[config.mk]
export PLATFORM = sky130hd
export DESIGN_NAME = alu_cmd_sequencer
export DESIGN_NICKNAME = d
export VERILOG_FILES = /design/src/rtl/alu_seq_pkg.sv /design/src/rtl/sync_fifo.sv /design/src/rtl/alu_cmd_sequencer.sv
export SDC_FILE = /design/constraint.sdc
export NUM_CORES = 1
export LEC_CHECK = 0
export BUFFER_PORTS_ARGS = -buffer_cell sky130_fd_sc_hd__buf_2
export CAP_MARGIN = 40
export CORE_MARGIN = 1.5
export CORE_UTILIZATION = 43
export DETAILED_ROUTE_END_ITERATION = 12
export MAX_ROUTING_LAYER = met4
export PLACE_DENSITY_LB_ADDON = 0.25
export SYNTH_ARGS = -nofsm -noshare
export SYNTH_HDL_FRONTEND = slang
export SYNTH_SLANG_ARGS = --single-unit
export TNS_END_PERCENT = 1
[constraint.sdc]
create_clock -name clk_p_i -period 16.75 [get_ports clk_p_i]
set_clock_uncertainty 0.2 [all_clocks]
set_input_delay 0 -clock clk_p_i [delete_from_list [all_inputs] [get_ports clk_p_i]]
set_output_delay 0 -clock clk_p_i [all_outputs]
set_load 0.01 [all_outputs]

Assigned task:
What the task asks for is a word-for-word repeat of the lines above, from the first through the one containing "export DETAILED_ROUTE_END_ITERATION = 12".

Expected output:
[config.mk]
export PLATFORM = sky130hd
export DESIGN_NAME = alu_cmd_sequencer
export DESIGN_NICKNAME = d
export VERILOG_FILES = /design/src/rtl/alu_seq_pkg.sv /design/src/rtl/sync_fifo.sv /design/src/rtl/alu_cmd_sequencer.sv
export SDC_FILE = /design/constraint.sdc
export NUM_CORES = 1
export LEC_CHECK = 0
export BUFFER_PORTS_ARGS = -buffer_cell sky130_fd_sc_hd__buf_2
export CAP_MARGIN = 40
export CORE_MARGIN = 1.5
export CORE_UTILIZATION = 43
export DETAILED_ROUTE_END_ITERATION = 12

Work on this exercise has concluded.